* **Prompt**:
Look through the lines below, find those with the word "MAXC", and copy them.

--*--

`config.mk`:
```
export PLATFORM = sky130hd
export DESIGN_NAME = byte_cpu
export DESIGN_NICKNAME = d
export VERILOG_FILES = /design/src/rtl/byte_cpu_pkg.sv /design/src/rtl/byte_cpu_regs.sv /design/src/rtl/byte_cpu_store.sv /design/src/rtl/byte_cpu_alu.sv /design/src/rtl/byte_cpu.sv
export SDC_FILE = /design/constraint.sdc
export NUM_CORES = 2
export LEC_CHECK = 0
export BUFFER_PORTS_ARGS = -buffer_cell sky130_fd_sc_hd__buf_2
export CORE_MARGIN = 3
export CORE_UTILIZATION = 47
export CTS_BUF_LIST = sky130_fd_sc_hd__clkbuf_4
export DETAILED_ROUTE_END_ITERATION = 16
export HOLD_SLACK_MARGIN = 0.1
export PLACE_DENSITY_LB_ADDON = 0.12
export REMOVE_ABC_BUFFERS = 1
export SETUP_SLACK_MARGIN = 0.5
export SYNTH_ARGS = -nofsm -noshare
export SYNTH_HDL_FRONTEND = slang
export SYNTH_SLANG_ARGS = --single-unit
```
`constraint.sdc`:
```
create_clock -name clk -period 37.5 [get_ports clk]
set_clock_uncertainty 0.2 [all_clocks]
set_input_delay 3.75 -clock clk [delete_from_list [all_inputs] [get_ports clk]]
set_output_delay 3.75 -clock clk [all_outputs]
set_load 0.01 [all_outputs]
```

--*--

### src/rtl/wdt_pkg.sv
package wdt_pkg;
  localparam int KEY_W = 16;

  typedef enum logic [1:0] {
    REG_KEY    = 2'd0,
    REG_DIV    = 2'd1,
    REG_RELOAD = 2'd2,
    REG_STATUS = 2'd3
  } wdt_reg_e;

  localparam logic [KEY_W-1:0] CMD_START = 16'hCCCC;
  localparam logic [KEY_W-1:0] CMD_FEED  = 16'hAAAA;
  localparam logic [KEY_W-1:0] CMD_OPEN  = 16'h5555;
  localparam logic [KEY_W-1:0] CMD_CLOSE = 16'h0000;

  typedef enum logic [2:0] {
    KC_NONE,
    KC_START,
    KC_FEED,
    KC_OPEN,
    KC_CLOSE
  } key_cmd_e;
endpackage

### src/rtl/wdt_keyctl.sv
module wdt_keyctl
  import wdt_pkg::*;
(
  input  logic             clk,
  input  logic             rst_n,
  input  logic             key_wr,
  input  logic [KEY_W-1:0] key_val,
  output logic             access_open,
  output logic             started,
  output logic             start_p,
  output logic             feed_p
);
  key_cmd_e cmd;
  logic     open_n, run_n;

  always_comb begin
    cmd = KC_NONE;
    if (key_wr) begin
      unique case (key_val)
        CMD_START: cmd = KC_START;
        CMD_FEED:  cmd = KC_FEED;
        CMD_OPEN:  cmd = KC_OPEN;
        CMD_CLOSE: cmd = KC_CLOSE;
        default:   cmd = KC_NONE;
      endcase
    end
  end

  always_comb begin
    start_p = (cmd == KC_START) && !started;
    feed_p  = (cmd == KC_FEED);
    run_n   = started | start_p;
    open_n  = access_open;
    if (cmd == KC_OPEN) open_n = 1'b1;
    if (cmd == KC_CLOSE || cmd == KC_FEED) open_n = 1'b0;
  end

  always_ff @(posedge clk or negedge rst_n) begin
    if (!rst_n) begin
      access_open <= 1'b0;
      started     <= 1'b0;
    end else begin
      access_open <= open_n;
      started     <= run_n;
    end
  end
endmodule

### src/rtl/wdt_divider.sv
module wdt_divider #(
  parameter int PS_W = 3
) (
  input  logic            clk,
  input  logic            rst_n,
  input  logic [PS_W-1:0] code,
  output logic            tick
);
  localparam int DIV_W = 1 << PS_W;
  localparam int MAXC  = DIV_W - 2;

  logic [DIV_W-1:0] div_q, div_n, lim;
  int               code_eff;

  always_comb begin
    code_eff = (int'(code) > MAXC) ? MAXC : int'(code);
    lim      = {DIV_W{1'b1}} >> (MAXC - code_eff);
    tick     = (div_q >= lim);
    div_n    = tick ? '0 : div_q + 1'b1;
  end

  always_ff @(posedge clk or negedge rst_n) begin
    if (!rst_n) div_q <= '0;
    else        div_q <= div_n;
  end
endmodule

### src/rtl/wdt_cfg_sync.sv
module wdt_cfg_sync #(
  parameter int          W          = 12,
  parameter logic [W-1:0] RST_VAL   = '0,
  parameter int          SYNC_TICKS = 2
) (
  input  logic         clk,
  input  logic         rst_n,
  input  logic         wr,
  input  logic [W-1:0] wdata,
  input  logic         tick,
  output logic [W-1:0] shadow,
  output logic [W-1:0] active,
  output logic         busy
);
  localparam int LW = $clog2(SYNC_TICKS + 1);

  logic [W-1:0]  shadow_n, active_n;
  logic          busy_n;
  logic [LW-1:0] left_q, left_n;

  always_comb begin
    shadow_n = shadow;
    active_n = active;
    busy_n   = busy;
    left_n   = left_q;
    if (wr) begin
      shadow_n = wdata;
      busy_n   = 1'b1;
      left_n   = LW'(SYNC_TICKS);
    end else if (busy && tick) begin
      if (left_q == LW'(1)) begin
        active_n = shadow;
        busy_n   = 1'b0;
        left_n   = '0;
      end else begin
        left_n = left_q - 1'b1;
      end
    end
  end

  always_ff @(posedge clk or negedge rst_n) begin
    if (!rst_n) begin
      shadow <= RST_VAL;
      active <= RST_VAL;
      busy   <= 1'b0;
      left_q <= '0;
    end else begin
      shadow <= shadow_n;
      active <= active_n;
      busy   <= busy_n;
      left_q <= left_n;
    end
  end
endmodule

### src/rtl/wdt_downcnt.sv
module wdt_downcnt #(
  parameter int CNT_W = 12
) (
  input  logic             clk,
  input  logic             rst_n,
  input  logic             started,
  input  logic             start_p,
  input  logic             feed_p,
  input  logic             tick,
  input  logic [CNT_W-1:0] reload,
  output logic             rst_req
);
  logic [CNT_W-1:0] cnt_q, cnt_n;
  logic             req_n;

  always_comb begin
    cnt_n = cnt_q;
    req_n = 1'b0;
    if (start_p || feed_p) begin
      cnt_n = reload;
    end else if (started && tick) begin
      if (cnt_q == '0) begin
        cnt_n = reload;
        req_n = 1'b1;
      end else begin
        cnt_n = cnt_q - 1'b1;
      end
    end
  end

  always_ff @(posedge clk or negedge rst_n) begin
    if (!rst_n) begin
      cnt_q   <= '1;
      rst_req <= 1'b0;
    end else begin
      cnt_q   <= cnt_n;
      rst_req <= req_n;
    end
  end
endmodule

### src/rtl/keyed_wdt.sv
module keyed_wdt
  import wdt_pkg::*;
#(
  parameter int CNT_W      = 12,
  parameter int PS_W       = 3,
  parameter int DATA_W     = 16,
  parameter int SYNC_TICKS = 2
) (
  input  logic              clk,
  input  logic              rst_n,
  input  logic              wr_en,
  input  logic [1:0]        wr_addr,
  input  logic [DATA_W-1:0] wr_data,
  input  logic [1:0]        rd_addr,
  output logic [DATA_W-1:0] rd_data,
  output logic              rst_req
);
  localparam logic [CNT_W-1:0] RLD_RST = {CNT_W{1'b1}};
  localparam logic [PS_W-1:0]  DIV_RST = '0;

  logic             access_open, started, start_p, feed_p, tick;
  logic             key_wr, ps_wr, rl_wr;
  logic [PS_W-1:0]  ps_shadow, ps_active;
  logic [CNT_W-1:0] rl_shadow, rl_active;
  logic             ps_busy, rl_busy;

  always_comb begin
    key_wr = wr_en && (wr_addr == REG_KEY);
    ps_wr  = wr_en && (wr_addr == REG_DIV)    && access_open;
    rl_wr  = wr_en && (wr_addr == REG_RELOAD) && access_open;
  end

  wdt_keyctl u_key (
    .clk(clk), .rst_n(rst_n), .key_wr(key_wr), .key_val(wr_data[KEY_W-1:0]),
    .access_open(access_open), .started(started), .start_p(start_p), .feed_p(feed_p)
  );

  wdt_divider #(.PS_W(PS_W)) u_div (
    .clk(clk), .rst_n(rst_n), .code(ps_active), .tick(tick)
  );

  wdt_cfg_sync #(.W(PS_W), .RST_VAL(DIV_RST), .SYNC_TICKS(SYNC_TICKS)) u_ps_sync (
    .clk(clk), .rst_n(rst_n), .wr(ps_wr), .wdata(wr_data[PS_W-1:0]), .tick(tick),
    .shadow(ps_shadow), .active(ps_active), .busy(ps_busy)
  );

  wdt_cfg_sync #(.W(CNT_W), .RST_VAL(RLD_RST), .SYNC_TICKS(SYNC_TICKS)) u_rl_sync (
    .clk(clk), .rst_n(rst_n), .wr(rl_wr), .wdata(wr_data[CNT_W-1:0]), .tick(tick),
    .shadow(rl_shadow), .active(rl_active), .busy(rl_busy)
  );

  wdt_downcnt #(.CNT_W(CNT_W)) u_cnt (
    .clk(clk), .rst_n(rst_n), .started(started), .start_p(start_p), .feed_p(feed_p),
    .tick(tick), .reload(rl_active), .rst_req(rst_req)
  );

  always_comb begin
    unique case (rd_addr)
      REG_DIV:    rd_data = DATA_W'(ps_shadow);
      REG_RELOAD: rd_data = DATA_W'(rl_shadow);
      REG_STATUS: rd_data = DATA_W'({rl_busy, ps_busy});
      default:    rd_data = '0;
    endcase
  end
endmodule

--*--

* **Task response**:
  localparam int MAXC  = DIV_W - 2;
    code_eff = (int'(code) > MAXC) ? MAXC : int'(code);
    lim      = {DIV_W{1'b1}} >> (MAXC - code_eff);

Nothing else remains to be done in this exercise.